Innovation charity Nesta has today opened applications to its new £17.6m Impact Investments fund, for projects that will improve the lives of old people, boost the learning and employability of young people, and make local communities better able to sustain themselves.

Joe Ludlow, director, Nesta Investment Management

Innovation charity Nesta has today opened applications to its new £17.6m Impact Investments fund, for projects that will improve the lives of old people, boost the learning and employability of young people, and make local communities better able to sustain themselves.

The fund has already got £17.6m available to invest - £8m each from Nesta and Big Society Capital, plus £1.6m from Omidyar Network – and intends that eventually this sum will grow to £25m as more investors come on board.  Investors are expected to get their initial investment back along with a “modest sum above inflation”, according to Joe Ludlow, the fund’s director (pictured).

But although the fund has not yet reached its target, its managers felt that £17.6m was a substantial enough amount that it could open for applications and begin making investments now.

The aim of the fund is to provide “risk capital” for innovative social ventures that will boost:

  • The health and wellbeing of an ageing population
  • The educations attainment and employability of children and young people; and
  • The sustainability of communities

Projects must be able to demonstrate that they will be sustainable, in that they produce profits, and must commit to rigorous and ongoing evaluation of their impact. “It is not just enough to assess impact up-front,” said Ludlow. “Especially as early-stage innovation might not work in the same way when it is scaled up.”

Not for first-stage projects

The fund is looking to invest in projects that have already shown some promise; where a prototype has already been produced or some customers already secured, and there is some evidence of impact.  It is not suitable, said Ludlow, for ideas still in their very early stages.

He also said that Nesta would look favourably upon projects that utilise technology as a core component of providing the service – for instance by automating processes, speeding up communication, or reducing the cost of delivery.

The minimum investment will be £150,000, but Nesta is hoping that over three or four years the total investment in each project will be more like £1m.

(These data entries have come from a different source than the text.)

==> src/assert_macros.svh <==
// assertion macros for the rtl, included by svpwm_duty_generator_core
// expects signals named clk and rst in the including scope
`ifndef ASSERT_MACROS_SVH
`define ASSERT_MACROS_SVH
`ifndef NO_ASSERTIONS
`define ASSERT_ALWAYS(name, cond) \
  name: assert property (@(posedge clk) disable iff (rst) (cond)) \
    else $error("assertion failed: invariant");
`define ASSERT_IMPLIES(name, pre, post) \
  name: assert property (@(posedge clk) disable iff (rst) (pre) |-> (post)) \
    else $error("assertion failed: implication");
`else
`define ASSERT_ALWAYS(name, cond)
`define ASSERT_IMPLIES(name, pre, post)
`endif
`endif

==> src/svpwm_pkg.sv <==
// shared constants and register codes for the svpwm duty generator
// no dependencies
`default_nettype none
package svpwm_pkg;

  parameter int SVPWM_VOLTAGE_BITS = 16;
  parameter int SVPWM_PERIOD_BITS  = 16;

  localparam int LIMIT_BITS   = 16;
  localparam int QUO_BITS     = 16;
  localparam int CFG_IDX_BITS = 2;

  localparam logic [LIMIT_BITS-1:0] LIMIT_RESET = 16'd62259;
  localparam int MIN_BUS        = 26;
  localparam int INV_SQRT3_Q16  = 37837;
  localparam int SQRT3_HALF_Q16 = 56756;
  localparam int HALF_Q16       = 32768;
  localparam int ONE_Q16        = 65536;

  typedef enum logic [CFG_IDX_BITS-1:0] {
    REG_MOD_LIMIT  = 2'd0,
    REG_PWM_PERIOD = 2'd1
  } cfg_reg_t;

endpackage
`default_nettype wire

==> src/svpwm_div.sv <==
// pipelined restoring divider, one quotient bit per stage, sideband carried along
// depends on svpwm_pkg; quotient valid only when num < den * 2^QUO_BITS
`default_nettype none
module svpwm_div
  import svpwm_pkg::*;
#(
  parameter int NUM_W  = 32,
  parameter int DEN_W  = 16,
  parameter int SIDE_W = 1
) (
  input  logic                clk,
  input  logic                rst,
  input  logic                en,
  input  logic                in_valid,
  input  logic [NUM_W-1:0]    num,
  input  logic [DEN_W-1:0]    den,
  input  logic [SIDE_W-1:0]   side_in,
  output logic                out_valid,
  output logic [QUO_BITS-1:0] quo,
  output logic [SIDE_W-1:0]   side_out
);

  localparam int CW = (NUM_W > DEN_W + QUO_BITS) ? NUM_W : DEN_W + QUO_BITS;

  logic [CW-1:0]       rem  [1:QUO_BITS];
  logic [DEN_W-1:0]    dv   [1:QUO_BITS];
  logic [QUO_BITS-1:0] qb   [1:QUO_BITS];
  logic [SIDE_W-1:0]   sd   [1:QUO_BITS];
  logic                vld  [1:QUO_BITS];

  for (genvar k = 0; k < QUO_BITS; k++) begin : g_stage
    localparam int SH = QUO_BITS - 1 - k;
    logic [CW-1:0]       rem_in;
    logic [CW-1:0]       trial;
    logic [DEN_W-1:0]    den_in;
    logic [QUO_BITS-1:0] q_in;
    logic [SIDE_W-1:0]   side_i;
    logic                vld_in;
    logic                take;

    if (k == 0) begin : g_first
      assign rem_in = CW'(num);
      assign den_in = den;
      assign q_in   = '0;
      assign side_i = side_in;
      assign vld_in = in_valid;
    end else begin : g_next
      assign rem_in = rem[k];
      assign den_in = dv[k];
      assign q_in   = qb[k];
      assign side_i = sd[k];
      assign vld_in = vld[k];
    end

    assign trial = CW'(den_in) << SH;
    assign take  = (rem_in >= trial);

    always_ff @(posedge clk) begin
      if (rst) begin
        vld[k+1] <= 1'b0;
      end else if (en) begin
        vld[k+1] <= vld_in;
      end
      if (en) begin
        rem[k+1] <= take ? (rem_in - trial) : rem_in;
        dv[k+1]  <= den_in;
        qb[k+1]  <= {q_in[QUO_BITS-2:0], take};
        sd[k+1]  <= side_i;
      end
    end
  end

  assign out_valid = vld[QUO_BITS];
  assign quo       = qb[QUO_BITS];
  assign side_out  = sd[QUO_BITS];

endmodule
`default_nettype wire

==> config.mk <==
export PLATFORM = sky130hd
export DESIGN_NAME = svpwm_div
export DESIGN_NICKNAME = d
export VERILOG_FILES = /design/src/assert_macros.svh /design/src/svpwm_pkg.sv /design/src/svpwm_div.sv
export SDC_FILE = /design/constraint.sdc
export NUM_CORES = 1
export LEC_CHECK = 0
export ABC_AREA = 1
export BUFFER_PORTS_ARGS = -buffer_cell sky130_fd_sc_hd__clkbuf_2
export CORE_MARGIN = 2
export CORE_UTILIZATION = 60
export CTS_CLUSTER_SIZE = 30
export DETAILED_ROUTE_END_ITERATION = 8
export PLACE_DENSITY = 0.77
export SLEW_MARGIN = 20
export SYNTH_ARGS = -nofsm -noshare
export SYNTH_HDL_FRONTEND = slang
export SYNTH_SLANG_ARGS = --single-unit
==> constraint.sdc <==
create_clock -name clk -period 2.5 [get_ports clk]
set_clock_uncertainty 0.1 [all_clocks]
set_input_delay 0.25 -clock clk [delete_from_list [all_inputs] [get_ports clk]]
set_output_delay 0.25 -clock clk [all_outputs]
set_load 0.03 [all_outputs]
==> parameters.txt <==
Parameter                              Value

Drt
  Total wirelength of the detailed-routed design    143 mm
  Count of nets left with antenna violations after detail routing    0
  Routed vias    43990
  Via-to-Cell Ratio    5.41
  Number of detailed-route iterations in the first pass    7
  Starting DRC count in detailed routing    4366
  Routed length per instance    17.6 µm
  Residual DRC count    0

Run status
  Failing checks    negative setup slack
  Run status    complete, but fails checks

Critical path
  List of cells traversed by the critical path    inv_1 -> ha_1 -> nand2_1 -> nor2_4 -> inv_1 -> nor2_1 -> nand2_1 -> nand3_2 -> nand2_4 -> nand3_2 -> nand2_1 -> nand2_1
  Endpoint required time on the critical path    2.84 ns
  Kind of start point of the critical path    flip-flop
  Dominant cell type by count on the critical path    nand2_1
  Worst Path Buf+Inv    2
  Highest-delay cell along the critical path    edfxtp_1
  Arrival time at the worst endpoint    around 2.9 ns
  CP endpoint kind    flip-flop
  Max incr delay on CP    0.43 ns
  Setup CP Type    flip-flop to flip-flop
  Biggest fanout along the worst timing path    5
  Register-to-register path setup slack    -0.02 ns
  Gate family responsible for the most delay along the worst path    simple AND/OR/NAND/NOR gates

Timing
  Max Clock Freq    ~400 MHz
  Summed negative setup slack over all endpoints    -0.0454 ns
  Setup slack after layout    -0.0178 ns
  Crit share post-route    101%
  Shortest clock period the worst path allows after layout    2.52 ns
  Transition time at the pin with the least slew margin    0.582 ns
  RSZ-0062 raised after global routing    true
  Slew Limit Fails    0
  Fin. Hold Viols    0
  Final count of negative-setup-slack endpoints    4
  Max-slew headroom at the worst pin    60.8%

Layout
  Commonest cells after routing, fill and taps aside    2219 x nand2_1, 1083 x inv_1, 888 x edfxtp_1
  Final nets    between 7000 and 8000
  Number of non-filler instances in the completed layout    8135
  Number of antenna repair diodes    0
  Fill count    6848
  P&R area growth vs syn    16.2%
  Most common library cell in the layout ignoring fill and taps    nand2_1
  Share of final-layout standard cells stronger than drive strength 1    11.9%
  Post-route core utilization    70.1%

Hold path
  Worst hold-check path type    primary input to flip-flop

Floorplan
  Core Footprint    88100 µm²
  IO Count    71
  Initial Utilization    around 60%
  Overall die height    302 µm
  Row cnt    109
  Die Outline Area    90900 µm²
  Die outline width    302 µm

Global routing
  Overflow left after global routing    0
  Maximum number of pins on one net before global-route repair    slightly below 100
  Wire length of the first global-routing pass    222 mm
  Number of global-route vias before repair    41728
  Global Route Usage Sum    between 30 and 40%
  Antenna violations before repair    2

Clocking
  Max clock buf depth    3
  Clock sinks    888
  Clock network latency to the later pin of the worst-skew pair    0.70 ns
  CTS tree    built
  Clock buffers created by TritonCTS    94
  CTS H-tree depth    3
  Root buffer cell    clkbuf_16
  Clk pin slew, worst setup/hold paths    0.06 ns

Synth
  Number of synthesized register bits    888
  Synth area leaders    edfxtp_1 50%, nand2_1 16%, inv_1 7.7%
  Yosys warning total    0
  Syn nets    6720
  Post-Synthesis Cells    between 6000 and 7000
  Avg Inst Size Synth    8.30 µm²
  Count of flip-flops with a built-in enable after synthesis    888
  Area fraction of the dominant cell type after synthesis    between 50 and 60%
  Fraction of registers with async set/reset    0%
  Synth Flop Type    edfxtp_1
  Share of the yosys chip area belonging to registers    about 50%
  Number of unique standard cell types used by synthesis    48
  Cell area after technology mapping    between 50000 and 60000 µm²
  Library cell with the largest summed area after synthesis    edfxtp_1

Placement
  Half-perimeter wire length after detailed placement    between 100 and 150 mm
  Total instance count after detailed placement    7859
  Number of buffer cells added on primary ports    70
  Gpl congestion    0.962

Power
  Max rail drop VDD    0.000996 V
  Share of total power in sequential cells    a little over a third
  Fraction of power spent switching nets    38.8%
  Final Total Pwr    61.5 mW
  Reported leakage power    28.9 nW
  Internal cell power    ~38 mW
  Relative contribution of the clock network to total power    between 20 and 25%
  Sw Pwr    23.9 mW
  Total power divided by cell area    approximately 1000 nW/µm²
  Combinational group share of total power    40.6%

Flow run
  MaxCap Viol Count    0
metal layers:
metal  routed length, µm  share of wire (%)  vias up  GRT usage (%)
li1                    -                  -    21597              -
met1               60000                 42    20433           41.3
met2               69100                 48     1646           53.0
met3                9140                6.4      312           3.97
met4                5190                3.6        2           10.5
met5                  17              0.012        -              0
synth_stat cells, types with 3 or more instances:
| cell type | count |
|---|---|
| a21boi_0 | 3 |
| a21o_1 | 6 |
| a21oi_1 | 223 |
| a21oi_2 | 36 |
| and2_1 | 11 |
| buf_2 | 12 |
| buf_4 | 13 |
| buf_6 | 24 |
| edfxtp_1 | 888 |
| fa_1 | 15 |
| ha_1 | 256 |
| inv_1 | 1092 |
| inv_2 | 6 |
| nand2_1 | 2242 |
| nand2_2 | 28 |
| nand2_4 | 3 |
| nand2b_1 | 3 |
| nand3_1 | 392 |
| nand3_2 | 9 |
| nand3_4 | 3 |
| nand3b_1 | 51 |
| nand4_1 | 110 |
| nor2_1 | 562 |
| nor2_2 | 18 |
| nor2_4 | 3 |
| nor3_1 | 62 |
| nor3_4 | 3 |
| nor4_1 | 6 |
| o21ai_0 | 88 |
| o21ai_1 | 17 |
| o21ai_2 | 11 |
| o21bai_1 | 20 |
| or2_2 | 16 |
| xnor2_1 | 37 |
| xor2_1 | 110 |
sequential cells by signal (all words and copies together), names as in the netlist:
name	cells
qb	136
rem	480
sd	16
vld	16
dv	240
power by group through the flow:
| stage | combinational [mW] | clock (mW) | sequential, mW |
|---|---|---|---|
| 6_report | 24.9 | 14.0 | 22.5 |
| 5_1_grt | 28.0 | 14.8 | 22.7 |
| 4_1_cts | 23.6 | 14.3 | 22.4 |
| 3_5_place_dp | 23.3 | 0 | 22.6 |
| 3_3_place_gp | 22.9 | 0 | 22.6 |
| 2_1_floorplan | 16.6 | 0 | 21.5 |
logic make-up after synthesis:
kind of cell    synth area share, %
flops                          50.2
compound gates                 4.37
buf+inv                        8.72
xor+xnor                       2.42
fa+ha+maj                      6.60
simple gates                   27.7
area by class of cell:
cell class              instances  area, µm²  share of cell area (%)
flip-flops and latches        888      26700                    43.2
multi-input cells            4359      22700                    36.8
inverters                    1099       4140                    6.71
repair buffers                451       3660                    5.93
clock buffers                 111       2420                    3.91
well taps                    1165       1460                    2.36
clock inverters                62        688                    1.11
path summary, 6_finish.rpt:
kind,endpoint,cells past startpoint,start
worst max-delay path,rem[0][245]$_DFFE_PP_,12,dv[0][101]$_DFFE_PP_
worst min-delay path,rem[0][53]$_DFFE_PP_,3,num[21]
worst max register to register,rem[0][245]$_DFFE_PP_,12,dv[0][101]$_DFFE_PP_
worst min register to register,qb[0][163]$_DFFE_PP_,0,qb[0][146]$_DFFE_PP_
worst register-to-register path, delay by kind of cell (launching register included):
kind	cells	cell delay, ns
DFF	1	0.43
and+or+nand+nor	9	1.29
buffers and inverters	2	0.13
adders and majority gates	1	0.33
what timing repair did:
item,4_1_cts,5_1_grt
pin swaps,1,15
buffers inserted,4,45
gates cloned,2,2
endpoints found under the setup margin,70,310
hold buffers,50,0
gates resized for setup,12,161
hold endpoints to repair,58,0
metrics by stage:
| stage | setup slack, ns | area, µm² | hold WS [ns] |
|---|---|---|---|
| 2_1_floorplan | 0.287 | 53100 | 0.249 |
| 3_3_place_gp | -0.171 | 56800 | 0.301 |
| 3_5_place_dp | -0.182 | 56800 | 0.305 |
| 4_1_cts | -0.124 | 60500 | 0.0167 |
| 5_1_grt | -0.0462 | 61700 | 0.0236 |
| 6_report | -0.0178 | 61700 | 0.0466 |
Note: power is estimated with default switching activity, not from simulation.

Investments can take one of three forms: equity, where the fund buys shares in a social-purpose business; quasi-equity, where the investee organisation cannot issue shares because of its constitution and so provides the fund with a share of revenues in return for the investment; or loans, though Ludlow doubted that many of the applicants would be able to meet the stricter criteria needed for loans.

Alongside the fund, Nesta has launched its Standards of Evidence for Impact Investing, which each investment will be assessed against.

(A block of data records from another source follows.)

`config.mk`:
```
export PLATFORM = sky130hd
export DESIGN_NAME = delay_task_scheduler
export DESIGN_NICKNAME = d
export VERILOG_FILES = /design/src/design/dts_pkg.sv /design/src/design/dts_ram.sv /design/src/design/delay_task_scheduler.sv
export SDC_FILE = /design/constraint.sdc
export NUM_CORES = 1
export LEC_CHECK = 0
export ABC_AREA = 1
export BUFFER_PORTS_ARGS = -buffer_cell sky130_fd_sc_hd__buf_2
export CORE_MARGIN = 5
export CORE_UTILIZATION = 30
export DETAILED_ROUTE_END_ITERATION = 8
export GPL_ROUTABILITY_DRIVEN = 1
export HOLD_SLACK_MARGIN = 0.05
export PLACE_DENSITY = 0.42
export SLEW_MARGIN = 20
export SYNTH_ARGS = -nofsm -noshare
export SYNTH_HDL_FRONTEND = slang
export SYNTH_SLANG_ARGS = --single-unit
```
`constraint.sdc`:
```
create_clock -name clk -period 5.1 [get_ports clk]
set_input_delay 0.765 -clock clk [delete_from_list [all_inputs] [get_ports clk]]
set_output_delay 0.765 -clock clk [all_outputs]
set_load 0.01 [all_outputs]
```
`src/design/dts_pkg.sv`:
```
// Package with types and constants of the delay task scheduler.
package dts_pkg;

	localparam int TASK_COUNT_DEF = 8;
	localparam logic [31:0] FRAME_BYTES = 32'd64;

	typedef enum logic [1:0] {
		CMD_LOAD   = 2'd0,
		CMD_WAIT   = 2'd1,
		CMD_SWITCH = 2'd2,
		CMD_START  = 2'd3
	} cmd_t;

	typedef enum logic [1:0] {
		ST_IDLE,
		ST_SCAN,
		ST_FETCH,
		ST_DONE
	} state_t;

	typedef struct packed {
		logic [1:0]  command;
		logic [31:0] now_tick;
		logic [31:0] delay_ms;
		logic [31:0] stack_value;
		logic [2:0]  load_index;
	} in_item_t;

	typedef struct packed {
		logic [31:0] next_stack;
		logic [2:0]  next_index;
	} out_item_t;

endpackage

```
`src/design/dts_ram.sv`:
```
// Simple dual-port RAM, one write port and one registered read port.
module dts_ram #(
	parameter int DEPTH = dts_pkg::TASK_COUNT_DEF,
	parameter int WIDTH = 32
) (
	input  logic                                     clk,
	input  logic                                     we,
	input  logic [((DEPTH > 1) ? $clog2(DEPTH) : 1)-1:0] waddr,
	input  logic [WIDTH-1:0]                         wdata,
	input  logic                                     re,
	input  logic [((DEPTH > 1) ? $clog2(DEPTH) : 1)-1:0] raddr,
	output logic [WIDTH-1:0]                         rdata
);
	import dts_pkg::*;

	logic [WIDTH-1:0] mem [DEPTH];

	always_ff @(posedge clk) begin
		if (we) begin
			mem[waddr] <= wdata;
		end
	end

	always_ff @(posedge clk) begin
		if (re) begin
			rdata <= mem[raddr];
		end
	end

endmodule

```
`src/design/delay_task_scheduler.sv`:
```
// Top level of the delay task scheduler.
//
//  channel  direction  handshake              payload
//  in       input      in_valid / in_ready    in_item  (dts_pkg::in_item_t)
//  out      output     out_valid / out_ready  out_item (dts_pkg::out_item_t)
//
// Load and wait: accept, then DONE, then the result goes to the output register.
// Switch and start: accept, then SCAN reads the wake-tick RAM (one registered
// read port) once for each task below the idle task, then FETCH reads the stack
// RAM, then DONE loads the result into the output register.
// Reset marks every task ready with a zero wake tick and makes task 0 current.
// A result waits in the output register while the next item is accepted.
module delay_task_scheduler #(
	parameter int TASK_COUNT = dts_pkg::TASK_COUNT_DEF
) (
	input  logic                clk,
	input  logic                arst_n,
	input  logic                in_valid,
	output logic                in_ready,
	input  dts_pkg::in_item_t   in_item,
	output logic                out_valid,
	input  logic                out_ready,
	output dts_pkg::out_item_t  out_item
);
	import dts_pkg::*;

	localparam int IDX_W = (TASK_COUNT > 1) ? $clog2(TASK_COUNT) : 1;
	localparam logic [IDX_W-1:0] IDLE_IDX = IDX_W'(TASK_COUNT - 1);

	state_t                  state_q;
	state_t                  state_d;
	cmd_t                    in_cmd;
	cmd_t                    cmd_q;
	logic [31:0]             now_q;
	logic [IDX_W-1:0]        idx_q;
	logic [IDX_W-1:0]        idx_s1;
	logic                    chk_s1;
	logic                    hit_q;
	logic [IDX_W-1:0]        pick_q;
	logic [IDX_W-1:0]        cur_q;
	logic [TASK_COUNT-1:0]   ready_q;
	logic [TASK_COUNT-1:0]   wake_vld_q;
	out_item_t               res_q;
	out_item_t               out_q;
	logic                    out_valid_q;

	logic                    accept;
	logic                    scan_issue;
	logic                    scan_end;
	logic                    out_load;
	logic [2:0]              cur_idx3;
	logic [31:0]             slot_ext;
	logic                    slot_ok;
	logic                    wake_we;
	logic [31:0]             wake_wdata;
	logic [31:0]             wake_rdata;
	logic [31:0]             wake_val;
	logic                    now_ready;
	logic                    stk_we;
	logic [IDX_W-1:0]        stk_waddr;
	logic [31:0]             stk_wdata;
	logic [31:0]             stk_rdata;

	assign in_cmd   = cmd_t'(in_item.command);
	assign accept   = in_valid & in_ready;
	assign cur_idx3 = 3'(32'(cur_q));
	assign slot_ext = 32'(in_item.load_index);
	assign slot_ok  = slot_ext < 32'(TASK_COUNT);

	assign wake_we    = accept && (in_cmd == CMD_WAIT);
	assign wake_wdata = in_item.now_tick + {in_item.delay_ms[30:0], 1'b0};

	assign stk_we    = accept && ((in_cmd == CMD_LOAD && slot_ok) || in_cmd == CMD_SWITCH);
	assign stk_waddr = (in_cmd == CMD_LOAD) ? slot_ext[IDX_W-1:0] : cur_q;
	assign stk_wdata = (in_cmd == CMD_LOAD) ? in_item.stack_value - FRAME_BYTES
	                                        : in_item.stack_value;

	assign wake_val  = wake_vld_q[idx_s1] ? wake_rdata : 32'd0;
	assign now_ready = (cmd_q == CMD_SWITCH) ? (now_q >= wake_val) : ready_q[idx_s1];

	dts_ram #(.DEPTH(TASK_COUNT), .WIDTH(32)) u_wake_ram (
		.clk   (clk),
		.we    (wake_we),
		.waddr (cur_q),
		.wdata (wake_wdata),
		.re    (scan_issue),
		.raddr (idx_q),
		.rdata (wake_rdata)
	);

	dts_ram #(.DEPTH(TASK_COUNT), .WIDTH(32)) u_stack_ram (
		.clk   (clk),
		.we    (stk_we),
		.waddr (stk_waddr),
		.wdata (stk_wdata),
		.re    (scan_end),
		.raddr (pick_q),
		.rdata (stk_rdata)
	);

	always_comb begin
		in_ready   = (state_q == ST_IDLE);
		scan_issue = (state_q == ST_SCAN) && (idx_q != IDLE_IDX);
		scan_end   = (state_q == ST_SCAN) && (idx_q == IDLE_IDX) && !chk_s1;
		out_load   = (state_q == ST_DONE) && (!out_valid_q || out_ready);
	end

	always_comb begin
		state_d = state_q;
		unique case (state_q)
			ST_IDLE: begin
				if (accept) begin
					if (in_cmd == CMD_LOAD || in_cmd == CMD_WAIT) begin
						state_d = ST_DONE;
					end else begin
						state_d = ST_SCAN;
					end
				end
			end
			ST_SCAN: begin
				if (scan_end) begin
					state_d = ST_FETCH;
				end
			end
			ST_FETCH: begin
				state_d = ST_DONE;
			end
			ST_DONE: begin
				if (out_load) begin
					state_d = ST_IDLE;
				end
			end
			default: begin
				state_d = ST_IDLE;
			end
		endcase
	end

	always_ff @(posedge clk or negedge arst_n) begin
		if (!arst_n) begin
			state_q     <= ST_IDLE;
			cmd_q       <= CMD_LOAD;
			idx_q       <= '0;
			idx_s1      <= '0;
			chk_s1      <= 1'b0;
			hit_q       <= 1'b0;
			pick_q      <= IDLE_IDX;
			cur_q       <= '0;
			ready_q     <= '1;
			wake_vld_q  <= '0;
			out_valid_q <= 1'b0;
		end else begin
			state_q <= state_d;
			chk_s1  <= scan_issue;
			idx_s1  <= idx_q;
			if (accept) begin
				cmd_q  <= in_cmd;
				idx_q  <= '0;
				hit_q  <= 1'b0;
				pick_q <= IDLE_IDX;
				if (in_cmd == CMD_WAIT) begin
					wake_vld_q[cur_q] <= 1'b1;
				end
			end
			if (scan_issue) begin
				idx_q <= idx_q + IDX_W'(1);
			end
			if (chk_s1) begin
				if (cmd_q == CMD_SWITCH) begin
					ready_q[idx_s1] <= now_ready;
					if (now_ready) begin
						wake_vld_q[idx_s1] <= 1'b0;
					end
				end
				if (now_ready && !hit_q) begin
					hit_q  <= 1'b1;
					pick_q <= idx_s1;
				end
			end
			if (scan_end) begin
				cur_q <= pick_q;
			end
			if (out_load) begin
				out_valid_q <= 1'b1;
			end else if (out_ready) begin
				out_valid_q <= 1'b0;
			end
		end
	end

	always_ff @(posedge clk) begin
		if (accept) begin
			now_q <= in_item.now_tick;
			res_q <= '{next_stack: 32'd0, next_index: cur_idx3};
		end
		if (state_q == ST_FETCH) begin
			res_q <= '{next_stack: stk_rdata, next_index: cur_idx3};
		end
		if (out_load) begin
			out_q <= res_q;
		end
	end

	assign out_valid = out_valid_q;
	assign out_item  = out_q;

	a_short_cmd: assert property (@(posedge clk) disable iff (!arst_n)
		accept && (in_cmd == CMD_LOAD || in_cmd == CMD_WAIT) |=> state_q == ST_DONE)
		else $error("load or wait did not go straight to result");

	a_idle_ready: assert property (@(posedge clk) disable iff (!arst_n)
		ready_q[TASK_COUNT-1])
		else $error("idle task lost its ready flag");

	a_cur_range: assert property (@(posedge clk) disable iff (!arst_n)
		32'(cur_q) < 32'(TASK_COUNT))
		else $error("current task out of range");

	a_pick_idle: assert property (@(posedge clk) disable iff (!arst_n)
		scan_end && !hit_q |-> pick_q == IDLE_IDX)
		else $error("no ready task but idle task not picked");

endmodule
```
==> results.yml, run 1 <==
outcome:
  status: "completed"
routing:
  detail_route.first_pass.iterations: 5
  avgViaCountPerCell: 4.80
  wl_met1_um: 40400
  route.vias.total: 19200
  route.detailed.drc: 0
  dr_wl_met3_um: 3470
  drt-total-wl_um: 82600
  wl_met2_um: 37000
  final_antenna_net_count: 0
  dr.first_iter.drc_count: 1193
  routedWlPerCell_um: 20.7
  top_signal_layer_used: "met4"
setup_path:
  crit_required_ps: 5660
  crit_path_end_kind: "register"
  type_of_the_worst_setup_path: "reg2reg"
  critPathMaxFanout: 24
  worst_setup_path_start_kind: "register"
  crit_arrival_ps: 4650
place:
  port-buffer-count: 140
  placed_cell_area_um2: 32200
  pre_cts_ws_ps: 973
  routabilityCongestion: 0.830
  dp.cells: 3845
  post-dp-hpwl_um: 48900
sta:
  tns_ps: 0
  fin_worst_skew_ps: 19.6
  max_freq_ghz: 0.244
  finalHoldWorstSlack_ps: 238
  setup_repair_after_global_routing_missed_its_margin: "false"
  timing.slew.headroom_pct: 28.6
  final_critical_path_setup_slack_ps: 1010
  min_period_over_period_pct: 80.3
  final-setup-viol-count: 0
  final-hold-violation-count: 0
  layout_min_cycle_time_ps: 4090
  tightestPinTransition_ps: 1070
  total_count_of_max_transition_violations_in_the_final_report: 0
die:
  total_die_area_um2: 106000
  design.core.area_um2: 98600
  die_h_um: 326
  initial_core_util_pct: 30.3
  die_span_in_x_um: 326
  rows: 115
  io-pin-count: 142
clock_tree:
  worst_skew_pair.late_latency_ps: 640
  clk_root_buffer_cell: "sky130_fd_sc_hd__clkbuf_16"
  clock_tree_from_tritoncts: "built"
  post_cts_hold_buffer_count: 0
  cts_htree_levels: 3
  clock-sinks: 713
  cts_setup_buffers: 0
  numCtsBuffers: 82
  post_cts_resize_count: 0
  clock_tree.buffer_depth: 3
  path_clk_slew_ps: 60
global_routing:
  grt_start_max_net_pins: 121
  grt_pass1_vias: 19500
  grt_antenna_before_repair: 3
  grt_remaining_overflow: 0
  grt.total_usage_pct: 15.2
  grt_pass1_wl_um: 123000
logic_synthesis:
  synthFlopType: "sky130_fd_sc_hd__edfxtp_1"
  yosysWarningCount: 0
  synth_seq_cells: 713
  synth_edf_count: 678
  synth.top_cell.area_share_pct: 68.2
  ys_seq_area_share_pct: 71.1
  synth_top_area_cell: "sky130_fd_sc_hd__edfxtp_1"
  synth.distinct_cells: 42
  post_synth_inst_count: 2490
  syn-mean-instance-area_um2: 12.0
  mappedNetlistArea_um2: 29900
  synthTopCellsByArea: "sky130_fd_sc_hd__edfxtp_1 68%, sky130_fd_sc_hd__nor2_1 6.8%, sky130_fd_sc_hd__o21ai_0 4.9%"
  syn-num-nets: 2665
  postSynth.asyncResetShare_pct: 4.91
power_and_ir_drop:
  post-layout-total-power_mw: 17.8
  power.static_leakage_nw: 12.3
  pwr_density_cell_nw_per_um2: 513
  vdd.ir_drop.worst_mv: 0.327
final_layout:
  final_cells: 3998
  nFillCells: 9579
  area.growth.synth_to_final_pct: 16.3
  finish.instance_area_um2: 34700
  final_design_utilization_pct: 35.2
  final_layout_size_suffix_gt1_share_pct: 12.7
  layout.nets: 2817
job:
  cap_viol_max_count: 0
worst_hold_path:
  class_of_the_most_critical_hold_timing_path: "in2async"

Ludlow said no deals had yet been done, but that Nesta was talking to four or five potential investees already.

Fund to be managed by Nesta subsidiary

The fund will be managed by Nesta Investment Management (NIM), a wholly-owned subsidiary of the Nesta charity. NIM, which has been awarded an eight-year contract to manage the fund, is authorised by the Financial Services Authority to manage and invest money on behalf of Nesta and external investors.

It is the first time Nesta has used this subsidiary to run a fund of this scale.

Ludlow said investors into the fund would not expect to get their capital and interest back before eight years, as the fund will not end before that.  “This is a long-term investment, like venture capital,” he said.

While the fund is not permitted under FSA rules to market itself to the general public, it is aiming to attract the remaining £7.4m from institutions and wealthy individuals with an appetite for investing in a way that provides social as well as financial returns.

Ludlow said the size of the fund would produce a step-change in the UK’s social investment market.